Antes de dar inicio à palestra, Lowenkron esclarece que os três relatores da mesa apresentaram essa exposição no Simpósio do Departamento de Diagnóstico e Classificação Psiquiátrica, durante o Congresso Brasileiro de Psiquiatria realizado ano passado em Porto Alegre.

Marco Antônio inicia a apresentação destacando a fala de José Leme Lopes, mestre da Psiquiatria brasileira, que dá nome ao salão onde é proferida a sessão de estudos. “O problema do diagnóstico em Psiquiatria é central. Sua aceitação identifica o modelo médico. É um processo fundamental na clínica, pesquisa e na doutrina psiquiátrica”, cita o médico, lembrando que a dificuldade do diagnóstico em psiquiatria é reafirmada por vários especialistas de renome. “Não há um denominador comum ou conceito essencial de base às diferentes formas de transtorno, pois até indivíduos com o mesmo diagnóstico diferem em vários aspectos”, explica o professor.

Brasil explica que segundo o sistema classificatório de psiquiatria DSM IV-TR, transtorno mental é “uma síndrome ou padrão comportamental ou psicológico clinicamente significativo que ocorre em um indivíduo que é associado a um desconforto, aflição ou com um aumento significativo do risco de sofrer a morte, dor, incapacidade, ou uma perda importante de liberdade. Em acréscimo, essa síndrome deve ser uma resposta esperada e culturalmente sancionada a um evento particular”, conta o médico.

O especialista critica então a classificação dos distúrbios psiquiátricos, atualmente por categorias, o que não permite delinear claramente suas fronteiras. Para ele, a classificação por dimensão apresenta uma abrangência maior, embora também possua dificuldades de definição. “Segundo Kraepelin (1920), é constante a impossibilidade de se fazer um diagnóstico com cem por cento de certeza”, cita Marco Antônio, chamando também a atenção para o perigo da medicalização. “Devemos atentar para não ‘converter’ os doentes à medicina científica, oferecendo-lhes a ‘saúde psíquica’ através de medicamentos desnecessários”, adverte.

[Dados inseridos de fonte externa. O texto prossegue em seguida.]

$ cat src/design/row_mean_and_sample_stddev_assert.svh
// assertion macros shared by the row statistics rtl
`ifndef ROW_MEAN_AND_SAMPLE_STDDEV_ASSERT_SVH
`define ROW_MEAN_AND_SAMPLE_STDDEV_ASSERT_SVH

// same-cycle implication, checked out of reset
`define RMSD_ASSERT_NOW(label, ante, cons, msg) \
   label: assert property (@(posedge clock) disable iff (reset) (ante) |-> (cons)) \
      else $error(msg);

// next-cycle implication, checked out of reset
`define RMSD_ASSERT_NEXT(label, ante, cons, msg) \
   label: assert property (@(posedge clock) disable iff (reset) (ante) |=> (cons)) \
      else $error(msg);

`endif

$ cat src/design/rmsd_pkg.sv
// shared constants, codes and types for the row statistics block
package rmsd_pkg;

   localparam int MAX_COLS = 1024;
   localparam int MAX_ROWS = 1024;

   localparam int SAMPLE_W = 16;
   localparam int ROW_W    = 10;
   localparam int COUNT_W  = 11;
   localparam int SUM_W    = 26;
   localparam int SUMSQ_W  = 42;
   localparam int STATUS_W = 2;

   // datapath of the shared unit, wide enough for n*sumsq and the variance
   localparam int UNIT_W = 54;
   localparam int ROOT_W = UNIT_W / 2;
   localparam int STEP_W = $clog2(UNIT_W);
   localparam int DEN_W  = 2 * COUNT_W;

   localparam logic [1:0] OP_DIV  = 2'd0;
   localparam logic [1:0] OP_MUL  = 2'd1;
   localparam logic [1:0] OP_SQRT = 2'd2;

   localparam logic [STATUS_W-1:0] STATUS_OK     = 2'd0;
   localparam logic [STATUS_W-1:0] STATUS_ABSENT = 2'd1;
   localparam logic [STATUS_W-1:0] STATUS_FEW    = 2'd2;

   typedef struct packed {
      logic       start;
      logic [1:0] op;
   } rmsd_cmd_type;

endpackage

Theodor Lowenkron completa o discurso de Brasil, citando os sistemas classificatórios e atuais em psiquiatria CID-10, de 1992, e DSM IV-TR, de 2000, lembrando que “toda classificação não é o trabalho exclusivamente científico ou um instrumento político; ela é o conjunto, de modo geral, desses fatores. Cabe aos que produzem as classificações e aos que se utilizam delas que estejam cientes desses propósitos, de suas finalidades e de seus limites”, define o especialista, apresentando o dilema existente entre a singularidade de cada paciente e a necessidade de um sistema de classificação universal.

Lowenkron propõe, então, uma definição de transtorno: “esta é uma condição intermediária entre síndrome e doença, em que a etiologia e os mecanismos subjacentes estão sendo investigados e que ainda não alcançou o status de doença, como acontece nas demais especialidades médicas. Considerando as classificações contemporâneas da Psiquiatria, o diagnóstico nosológico (ramo da Medicina que estuda e classifica as doenças), enquanto fundamento e princípio geral, não é possível no atual estágio de conhecimento em nossa especialidade”, explica o médico.

Erotildes Leal, por fim, defende que devem ser consideradas certas características do adoecimento mental: “o adoecimento se constitui na relação do sujeito com o mundo e isso constitui ambos os lados. Dessa relação, dois aspectos ganham importância: a vivência do cuidado e a experiência do adoecimento”, aponta a palestrante, que completa: “Por exemplo, a aparente desconexão do mundo e às vezes de si próprio, não diz apenas da sua doença e de seus sintomas, mas de um modo de relação consigo e com o outro", afirma, destacando então a construção do diagnóstico como o desafio central da psiquiatria.